Robles aceptó, condujo el auto hasta el campo de entrenamiento. Le preocupaba el semblante del artillero. Sudaba demasiado, hacía muecas y aspiraba seco cada tanto. Pasaron raudos por la puerta del estadio, sin detenerse a firmar autógrafos para los hinchas. Llegaban media hora más tarde. El goleador se miró en el espejo retrovisor, revisó su nariz, secó la cara con un pañuelo desechable y se echó a la boca un puñado de pastillas de menta.

-¿Vas bien?- preguntó Robles.

-Como avión – el ídolo le hizo un guiño, sonrió y bajaron. Los compañeros del goleador ya trotaban alrededor de la cancha en pequeños grupos. Fierita asomó al rato en la cancha con buzo y cruzó un par de palabras con el entrenador. Éste le hizo una serie molestos ademanes por el atraso y lo envió a trotar.

Robles se sentó en la terraza bajo un quitasol para ver el entrenamiento. Fierita alineaba en el equipo titular. Lo vio hacer dos goles. Un buen indicio, se dijo. Bebía un vaso de agua mineral cuando sintió una pesada mano en el hombro, a sus espaldas.

-Su trabajito, con premios y todo, no es ni la centésima parte de lo que debo pagarle al sinvergüenza de su amigo por echarlo – dijo la voz.

-Lo sé… Aunque es mi amigo ¿sabe?

-¡Su amigo! ¿Me dice que quiere llevarse toda la vida como nana de este tipo? Créame que no vale la pena. Además está loco. ¡Mírelo! – El goleador se desplomó en la cancha tras marcar otro gol y empezó a dar convulsiones en medio de las risas de sus compañeros que festejaban la ingeniosa nueva celebración de Fierita.

-Esta mañana, cuando íbamos a su casa, hizo algo parecido– dijo Robles.

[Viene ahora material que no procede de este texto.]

$ cat src/logic/mmel_regs.vh
// Constants for the monitor mode entry and single-wire host link block.
`ifndef MMEL_REGS_VH
`define MMEL_REGS_VH

`define MMEL_REG_CTRL 4'h0
`define MMEL_REG_MODE 4'h1
`define MMEL_REG_TXDATA 4'h4
`define MMEL_REG_RXDATA 4'h8
`define MMEL_REG_STATUS 4'hC
`define MMEL_CTRL_BRK_BIT 0

`define MMEL_BIT_EXT 9'h100
`define MMEL_BIT_INT 9'h14F
`define MMEL_FRAME_BITS 4'hA
`define MMEL_SEC_BYTES 4'h8

`define MMEL_ERASED 8'hFF
`define MMEL_PAGE_USER 8'hFF
`define MMEL_PAGE_MON 8'hFE
`define MMEL_VEC_RST_HI 16'hFFFE
`define MMEL_VEC_RST_LO 16'hFFFF
`define MMEL_VEC_SWI_HI 16'hFFFC

`endif

$ cat src/logic/mmel_rx.v
// Serial receiver for the single-wire host link, with break detection.
`include "mmel_regs.vh"

module mmel_rx (
    input wire clk_sys_i,
    input wire resetn_i,
    input wire line_i,
    input wire [8:0] period_i,
    output reg [7:0] data_o,
    output reg data_vld_o,
    output reg brk_o
);
    localparam S_IDLE = 2'b00;
    localparam S_BITS = 2'b01;
    localparam S_HOLD = 2'b10;

    reg [1:0] state_q;
    reg [8:0] cnt_q;
    reg [3:0] bit_q;
    reg [7:0] sh_q;

    always @(posedge clk_sys_i) begin
        data_vld_o <= 1'b0;
        brk_o <= 1'b0;
        if (!resetn_i) begin
            state_q <= S_IDLE;
            cnt_q <= 9'h000;
            bit_q <= 4'h0;
            sh_q <= 8'h00;
            data_o <= 8'h00;
        end else begin
            case (state_q)
                S_IDLE: begin
                    // Sampling starts half a bit in, so each bit is read mid-cell.
                    if (!line_i) begin
                        state_q <= S_BITS;
                        cnt_q <= {1'b0, period_i[8:1]};
                        bit_q <= 4'h0;
                    end
                end
                S_BITS: begin
                    if (cnt_q != 9'h000) begin
                        cnt_q <= cnt_q - 9'h001;
                    end else begin
                        cnt_q <= period_i - 9'h001;
                        bit_q <= bit_q + 4'h1;
                        if (bit_q == 4'h0) begin
                            if (line_i) begin
                                state_q <= S_IDLE;
                            end
                        end else if (bit_q < (`MMEL_FRAME_BITS - 4'h1)) begin
                            sh_q <= {line_i, sh_q[7:1]};
                        end else if (line_i) begin
                            data_o <= sh_q;
                            data_vld_o <= 1'b1;
                            state_q <= S_IDLE;
                        end else begin
                            // A low stop cell with all-zero data is a break.
                            brk_o <= (sh_q == 8'h00);
                            state_q <= S_HOLD;
                        end
                    end
                end
                S_HOLD: begin
                    if (line_i) begin
                        state_q <= S_IDLE;
                    end
                end
                default: begin
                    state_q <= S_IDLE;
                end
            endcase
        end
    end
endmodule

-¿No le digo? Está loco. Es un genio, pero no la mete adentro– afirmó la voz.

Fierita no se levantaba. Todos comenzaron a preocuparse. Robles se paró al darse cuenta de que el goleador no tenía ninguna reacción y yacía sobre el pasto.

-Parece que es grave – dijo Robles pasándose la mano por la cabeza.

-¿Le aconsejo algo Robles? Raje de acá, porque parece que se le fue la mano con las dosis. Porque si lo que está pasando acá es verdad, y no es otra bromita de su amigo, lo van a culpar a usted ¡Raje Robles, raje! Le voy a depositar la plata, no se preocupe. ¡Váyase de acá!

Robles contuvo un suspiro. Miró a la cancha, se calzó los lentes de sol y echó a caminar disimuladamente por un costado hacia la salida del campo de entrenamiento. Tomó un taxi y se fue al departamento de Fierita. Desde allí telefoneó a su madre y preguntó por la niña. Todo estaba bien en casa. Encendió el televisor y puso fútbol europeo.

Luego salió al balcón y miró la inmensa ciudad allá abajo con un cigarrillo en la mano. Volvió al living, se sentó en el sofá de cuero italiano, sacó de su billetera toda la cocaína que llevaba en ella, azotó su nariz hasta acabarla completamente y esperó.